● Excerpted data
==> src/hdl/a64se_front.sv <==
// front: accepts instruction words, decodes them and holds them in a short queue
// depends on a64se_pkg
module a64se_front (
  input  logic                clk,
  input  logic                rst,
  input  logic                in_valid,
  output logic                in_ready,
  input  logic [31:0]         instruction_word,
  output logic                q_valid,
  input  logic                q_ready,
  output a64se_pkg::dec_t     q_data
);

  localparam int unsigned Depth = 2;

  a64se_pkg::dec_t slots [Depth];
  logic       wr_ptr;
  logic       rd_ptr;
  logic [1:0] count;
  logic       push;
  logic       pop;

  assign in_ready = (count != 2'(Depth));
  assign push = in_valid && in_ready;
  assign q_valid = (count != 2'd0);
  assign pop = q_valid && q_ready;
  assign q_data = slots[rd_ptr];

  // decoded entry storage
  always_ff @(posedge clk) begin
    if (push) slots[wr_ptr] <= a64se_pkg::decode(instruction_word);
  end

  // queue pointers
  always_ff @(posedge clk) begin
    if (rst) begin
      wr_ptr <= 1'b0;
      rd_ptr <= 1'b0;
      count <= 2'd0;
    end else begin
      if (push) wr_ptr <= ~wr_ptr;
      if (pop) rd_ptr <= ~rd_ptr;
      count <= count + 2'(push) - 2'(pop);
    end
  end

  a_no_overflow: assert property (@(posedge clk) disable iff (rst) count <= 2'(Depth))
    else $error("queue count overflow");
  a_pop_nonempty: assert property (@(posedge clk) disable iff (rst)
    (count == 2'd0) |-> !pop) else $error("pop from empty queue");
  a_count_step: assert property (@(posedge clk) disable iff (rst)
    (push && !pop) |=> (count == $past(count) + 2'd1)) else $error("count did not grow");

endmodule

==> config.mk <==
export PLATFORM = sky130hd
export DESIGN_NAME = a64se_front
export DESIGN_NICKNAME = d
export VERILOG_FILES = /design/src/hdl/a64se_pkg.sv /design/src/hdl/a64se_front.sv
export SDC_FILE = /design/constraint.sdc
export NUM_CORES = 1
export LEC_CHECK = 0
export BUFFER_PORTS_ARGS = -buffer_cell sky130_fd_sc_hd__buf_4
export CORE_ASPECT_RATIO = 0.7
export CORE_MARGIN = 4
export CORE_UTILIZATION = 30
export DETAILED_ROUTE_END_ITERATION = 16
export GPL_ROUTABILITY_DRIVEN = 0
export PLACE_DENSITY = 0.5
export SLEW_MARGIN = 15
export SYNTH_ARGS = -nofsm -noshare
export SYNTH_HDL_FRONTEND = slang
export SYNTH_SLANG_ARGS = --single-unit
==> constraint.sdc <==
create_clock -name clk -period 6.19 [get_ports clk]
set_input_delay 1.238 -clock clk [delete_from_list [all_inputs] [get_ports clk]]
set_output_delay 1.238 -clock clk [all_outputs]
set_load 0.005 [all_outputs]
<file path="config.mk">
export PLATFORM = sky130hd
export DESIGN_NAME = sliding_window_latency_jitter_stats_top
export DESIGN_NICKNAME = d
export VERILOG_FILES = /design/src/rtl/core/swljs_pkg.sv /design/src/rtl/core/sliding_window_latency_jitter_stats_top.sv /design/src/rtl/core/swljs_ram.sv /design/src/rtl/core/swljs_serial_unit.sv
export SDC_FILE = /design/constraint.sdc
export NUM_CORES = 2
export LEC_CHECK = 0
export CORE_UTILIZATION = 34
export DETAILED_ROUTE_END_ITERATION = 8
export DONT_BUFFER_PORTS = 1
export PLACE_DENSITY = 0.57
export SLEW_MARGIN = 20
export SYNTH_ARGS = -nofsm -noshare
export SYNTH_HDL_FRONTEND = slang
export SYNTH_SLANG_ARGS = --single-unit
</file>
<file path="constraint.sdc">
create_clock -name aclk -period 11.2 [get_ports aclk]
set_input_delay 1.12 -clock aclk [delete_from_list [all_inputs] [get_ports aclk]]
set_output_delay 1.12 -clock aclk [all_outputs]
set_load 0.02 [all_outputs]
</file>
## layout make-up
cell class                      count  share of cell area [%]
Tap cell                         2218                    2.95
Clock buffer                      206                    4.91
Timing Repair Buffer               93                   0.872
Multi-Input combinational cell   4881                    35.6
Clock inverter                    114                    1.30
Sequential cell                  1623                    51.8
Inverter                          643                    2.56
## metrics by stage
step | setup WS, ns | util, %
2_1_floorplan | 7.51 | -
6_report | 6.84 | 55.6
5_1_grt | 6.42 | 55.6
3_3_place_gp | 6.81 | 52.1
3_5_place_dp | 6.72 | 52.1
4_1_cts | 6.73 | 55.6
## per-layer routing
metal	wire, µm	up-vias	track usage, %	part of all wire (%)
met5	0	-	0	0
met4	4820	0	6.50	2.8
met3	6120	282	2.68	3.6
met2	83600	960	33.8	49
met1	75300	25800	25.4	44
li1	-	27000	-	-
==> src/design/ltmm_ram.sv <==
`default_nettype none
module ltmm_ram #(
  parameter int WIDTH = 32,
  parameter int DEPTH = 36,
  localparam int AW = (DEPTH > 1) ? $clog2(DEPTH) : 1
) (
  input  logic             clk,
  input  logic             we,
  input  logic [AW-1:0]    waddr,
  input  logic [WIDTH-1:0] wdata,
  input  logic             re,
  input  logic [AW-1:0]    raddr,
  output logic [WIDTH-1:0] rdata
);

  logic [WIDTH-1:0] mem [DEPTH];

  always_ff @(posedge clk) begin
    if (we) begin
      mem[waddr] <= wdata;
    end
    if (re) begin
      rdata <= mem[raddr];
    end
  end

endmodule
`default_nettype wire

==> config.mk <==
export PLATFORM = sky130hd
export DESIGN_NAME = ltmm_ram
export DESIGN_NICKNAME = d
export VERILOG_FILES = /design/src/design/ltmm_ram.sv
export SDC_FILE = /design/constraint.sdc
export NUM_CORES = 1
export LEC_CHECK = 0
export BUFFER_PORTS_ARGS = -buffer_cell sky130_fd_sc_hd__buf_2
export CORE_MARGIN = 2
export CORE_UTILIZATION = 35
export CTS_CLUSTER_DIAMETER = 100
export DETAILED_ROUTE_END_ITERATION = 10
export PLACE_DENSITY = 0.46
export RECOVER_POWER = 25
export SYNTH_ARGS = -nofsm -noshare
export SYNTH_HDL_FRONTEND = slang
export SYNTH_SLANG_ARGS = --single-unit
==> constraint.sdc <==
create_clock -name clk -period 3.4 [get_ports clk]
set_input_delay 0.17 -clock clk [delete_from_list [all_inputs] [get_ports clk]]
set_output_delay 0.17 -clock clk [all_outputs]
set_load 0.02 [all_outputs]
## src/rns_basis_conversion_accumulate_assert.svh

```systemverilog
// assertion macros for the rns basis conversion block
// expects clk and arst_n in the scope of the including module
`ifndef RNS_BASIS_CONVERSION_ACCUMULATE_ASSERT_SVH
`define RNS_BASIS_CONVERSION_ACCUMULATE_ASSERT_SVH

`ifndef SYNTHESIS
`define RBCA_ASSERT_IMPL(label, ante, cons) \
	label: assert property (@(posedge clk) disable iff (!arst_n) (ante) |-> (cons)) \
		else $error("assertion failed: label");
`define RBCA_ASSERT_NEXT(label, ante, cons) \
	label: assert property (@(posedge clk) disable iff (!arst_n) (ante) |=> (cons)) \
		else $error("assertion failed: label");
`else
`define RBCA_ASSERT_IMPL(label, ante, cons)
`define RBCA_ASSERT_NEXT(label, ante, cons)
`endif

`endif

```

## src/rbca_pkg.sv

```systemverilog
// shared types, constants and helpers for the rns basis conversion block
// no dependencies
package rbca_pkg;

	localparam int unsigned DATA_W = 61;
	localparam int unsigned WIDE_W = 128;
	localparam int unsigned HALF_W = 32;
	localparam int unsigned PP_W = 2 * HALF_W;
	localparam int unsigned PROD_W = 2 * DATA_W;
	localparam int unsigned STEP_W = 8;
	localparam int unsigned APB_AW = 4;
	localparam int unsigned APB_DW = 64;

	localparam logic [STEP_W-1:0] PROD_STEPS = STEP_W'(PROD_W);
	localparam logic [STEP_W-1:0] ACC_STEPS = STEP_W'(WIDE_W);

	localparam logic REG_DST = 1'b0;
	localparam logic [DATA_W-1:0] DST_RESET = DATA_W'(2);

	typedef enum logic [2:0] {
		ST_IDLE,
		ST_MUL1,
		ST_RED1,
		ST_MUL2,
		ST_RED2,
		ST_OUT
	} state_t;

	// partial product select: {a half, b half}
	typedef enum logic [1:0] {
		PP_LL,
		PP_LH,
		PP_HL,
		PP_HH
	} pp_sel_t;

	typedef struct packed {
		logic            vld;
		pp_sel_t         sel;
		logic [PP_W-1:0] pp;
	} pp_t;

	typedef struct packed {
		logic              start;
		logic [STEP_W-1:0] steps;
	} red_req_t;

	typedef struct packed {
		logic busy;
		logic done;
	} red_sts_t;

	function automatic logic [WIDE_W-1:0] pp_align(input pp_t p);
		logic [WIDE_W-1:0] r;
		case (p.sel)
			PP_LL: r = {{(WIDE_W-PP_W){1'b0}}, p.pp};
			PP_LH, PP_HL: r = {{(WIDE_W-PP_W-HALF_W){1'b0}}, p.pp, {HALF_W{1'b0}}};
			PP_HH: r = {p.pp, {(WIDE_W-PP_W){1'b0}}};
			default: r = '0;
		endcase
		return r;
	endfunction

endpackage

```

## src/rbca_mul.sv

```systemverilog
// 61x61 multiplier built from one 32x32 multiplier, one partial product a cycle
// depends on rbca_pkg
module rbca_mul (
	input  logic                       clk,
	input  logic                       arst_n,
	input  logic                       start,
	input  logic [rbca_pkg::DATA_W-1:0] a,
	input  logic [rbca_pkg::DATA_W-1:0] b,
	output rbca_pkg::pp_t              pp
);

	logic [rbca_pkg::DATA_W-1:0] a_q, b_q;
	rbca_pkg::pp_sel_t           sel_q, sel_s1;
	logic                        busy_q, vld_s1;
	logic [rbca_pkg::HALF_W-1:0] a_half, b_half;
	logic [rbca_pkg::PP_W-1:0]   pp_s1;

	always_comb begin
		a_half = sel_q[1] ? {{(rbca_pkg::HALF_W*2-rbca_pkg::DATA_W){1'b0}},
			a_q[rbca_pkg::DATA_W-1:rbca_pkg::HALF_W]} : a_q[rbca_pkg::HALF_W-1:0];
		b_half = sel_q[0] ? {{(rbca_pkg::HALF_W*2-rbca_pkg::DATA_W){1'b0}},
			b_q[rbca_pkg::DATA_W-1:rbca_pkg::HALF_W]} : b_q[rbca_pkg::HALF_W-1:0];
	end

	always_ff @(posedge clk or negedge arst_n) begin
		if (!arst_n) begin
			busy_q <= 1'b0;
			sel_q  <= rbca_pkg::PP_LL;
			sel_s1 <= rbca_pkg::PP_LL;
			vld_s1 <= 1'b0;
		end else begin
			vld_s1 <= busy_q;
			sel_s1 <= sel_q;
			if (start) begin
				busy_q <= 1'b1;
				sel_q  <= rbca_pkg::PP_LL;
			end else if (busy_q) begin
				sel_q <= rbca_pkg::pp_sel_t'(sel_q + 2'd1);
				if (sel_q == rbca_pkg::PP_HH) begin
					busy_q <= 1'b0;
				end
			end
		end
	end

	always_ff @(posedge clk) begin
		if (start) begin
			a_q <= a;
			b_q <= b;
		end
		pp_s1 <= a_half * b_half;
	end

	assign pp.vld = vld_s1;
	assign pp.sel = sel_s1;
	assign pp.pp  = pp_s1;

endmodule

```

## config.mk

```make
export PLATFORM = sky130hd
export DESIGN_NAME = rbca_mul
export DESIGN_NICKNAME = d
export VERILOG_FILES = /design/src/rns_basis_conversion_accumulate_assert.svh /design/src/rbca_pkg.sv /design/src/rbca_mul.sv
export SDC_FILE = /design/constraint.sdc
export NUM_CORES = 2
export LEC_CHECK = 0
export BUFFER_PORTS_ARGS = -buffer_cell sky130_fd_sc_hd__buf_2
export CAP_MARGIN = 0
export CELL_PAD_IN_SITES_DETAIL_PLACEMENT = 1
export CELL_PAD_IN_SITES_GLOBAL_PLACEMENT = 1
export CORE_ASPECT_RATIO = 0.9
export CORE_UTILIZATION = 55
export DETAILED_ROUTE_END_ITERATION = 12
export PLACE_DENSITY_LB_ADDON = 0.25
export SKIP_LAST_GASP = 1
export SYNTH_ARGS = -nofsm -noshare
export SYNTH_HDL_FRONTEND = slang
export SYNTH_SLANG_ARGS = --single-unit
```

## constraint.sdc

```tcl
create_clock -name clk -period 23.2 [get_ports clk]
set_input_delay 3.48 -clock clk [delete_from_list [all_inputs] [get_ports clk]]
set_output_delay 3.48 -clock clk [all_outputs]
set_load 0.02 [all_outputs]
```

=== Word-level counts from Yosys, hierarchy flattened ===
Cells that the tools add are included.

* Register bits after elaboration: 192
* Bits of input ports: 125
* Output and inout bits: 67
* Logic and storage cells: 18

* $add $sub $neg: 1
* Multipliers: 1
* Equal/unequal tests: 1
* Mux-type cells: 7
* Reductions and logical operators: 1

{| class="wikitable"
|+ Operators by type and width
! cell !! number
|-
| $mul A32 B32 Y64 || 1
|-
| $mux W32 || 2
|-
| $mux W2 || 2
|-
| $mux W1 || 3
|-
| $add A2 B1 Y2 const B || 1
|-
| $eq A2 B2 Y1 const B || 1
|-
| $reduce_bool A2 Y1 || 1
|}

=== Longest topological paths before layout ===
* Depth after elaboration: 4
* Gate-level depth with buffers: 30
* Gate-level depth less buffers: 27

=== Worst setup path after synthesis ===
OpenSTA, ideal clock, no wires.

* Kind: flip-flop to flip-flop
* From: register sel_q[0]
* To: register pp_s1[56] (netlist name)
* Setup time: 0.120 ns
* Data arrival time: 8.208 ns
* Required time: 23.080 ns
* Slack: 14.872 ns
* Cell stages (with the launch flop): 29
* Buffers on the path: 3
* Period minus slack after synthesis: 8.328 ns
* Cell sequence: dfrtp_1 clkbuf_1 clkbuf_1 mux2i_1 clkbuf_1 nor2_1 fa_1 fa_1 fa_1 inv_1 fa_1 inv_1 fa_1 inv_1 fa_1 inv_1 fa_1 fa_1 ha_1 nand2_1 a21o_1 a211o_1 a21oi_2 nand4_2 o31ai_4 a21oi_2 o21ai_4 a41oi_1 xnor2_1

* Word-level cells in the longest chain between the ends: 2

{| class="wikitable"
|+ RTL lines
! what !! RTL line !! RTL
|-
| start: declaration || rbca_mul.sv:13 || <nowiki>rbca_pkg::pp_sel_t sel_q, sel_s1;</nowiki>
|-
| start signal: assignment || rbca_mul.sv:28 || <nowiki>sel_q <= rbca_pkg::PP_LL;</nowiki>
|-
| start signal: assignment || rbca_mul.sv:36 || <nowiki>sel_q <= rbca_pkg::PP_LL;</nowiki>
|-
| start signal: assignment || rbca_mul.sv:38 || <nowiki>sel_q <= rbca_pkg::pp_sel_t'(sel_q + 2'd1);</nowiki>
|-
| $mux W32 || rbca_mul.sv:21 || <nowiki>b_half = sel_q[0] ? {{(rbca_pkg::HALF_W*2-rbca_pkg::DATA_W){1'b0}},</nowiki>
|-
| $mul A32 B32 Y64 || rbca_mul.sv:51 || <nowiki>pp_s1 <= a_half * b_half;</nowiki>
|-
| end signal: assignment || rbca_mul.sv:51 ||
|-
| end: declaration || rbca_mul.sv:16 || <nowiki>logic [rbca_pkg::PP_W-1:0] pp_s1;</nowiki>
|}

No other way between the ends.
A chain may end at the register's enable or synchronous reset.

=== Final worst setup path ===
* From: register sel_q[1]
* To: register pp_s1[57] (netlist name)

* Word-level cells in the longest chain between the ends: 2

{| class="wikitable"
|+ RTL lines
! what !! RTL line !! RTL
|-
| $mux W32 || rbca_mul.sv:19 || <nowiki>a_half = sel_q[1] ? {{(rbca_pkg::HALF_W*2-rbca_pkg::DATA_W){1'b0}},</nowiki>
|-
| $mul A32 B32 Y64 || rbca_mul.sv:51 ||
|}

No other way between the ends.
===== config.mk =====
export PLATFORM = sky130hd
export DESIGN_NAME = rbca_mod
export DESIGN_NICKNAME = d
export VERILOG_FILES = /design/src/rns_basis_conversion_accumulate_assert.svh /design/src/rbca_pkg.sv /design/src/rbca_mod.sv
export SDC_FILE = /design/constraint.sdc
export NUM_CORES = 1
export LEC_CHECK = 0
export BUFFER_PORTS_ARGS = -buffer_cell sky130_fd_sc_hd__buf_2
export CORE_ASPECT_RATIO = 0.7
export CORE_MARGIN = 4
export CORE_UTILIZATION = 50
export CTS_CLUSTER_DIAMETER = 30
export DETAILED_ROUTE_END_ITERATION = 12
export GPL_TIMING_DRIVEN = 1
export HOLD_SLACK_MARGIN = 0.05
export PLACE_DENSITY = 0.71
export SLEW_MARGIN = 10
export SYNTH_ARGS = -nofsm -noshare
export SYNTH_HDL_FRONTEND = slang
export SYNTH_SLANG_ARGS = --single-unit

===== constraint.sdc =====
create_clock -name clk -period 8.2 [get_ports clk]
set_input_delay 0.41 -clock clk [delete_from_list [all_inputs] [get_ports clk]]
set_output_delay 0.41 -clock clk [all_outputs]
set_load 0.01 [all_outputs]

● What you are asked to do
Return, from the data, each line where the string "product" occurs.

● Solution for this task
	// partial product select: {a half, b half}
// 61x61 multiplier built from one 32x32 multiplier, one partial product a cycle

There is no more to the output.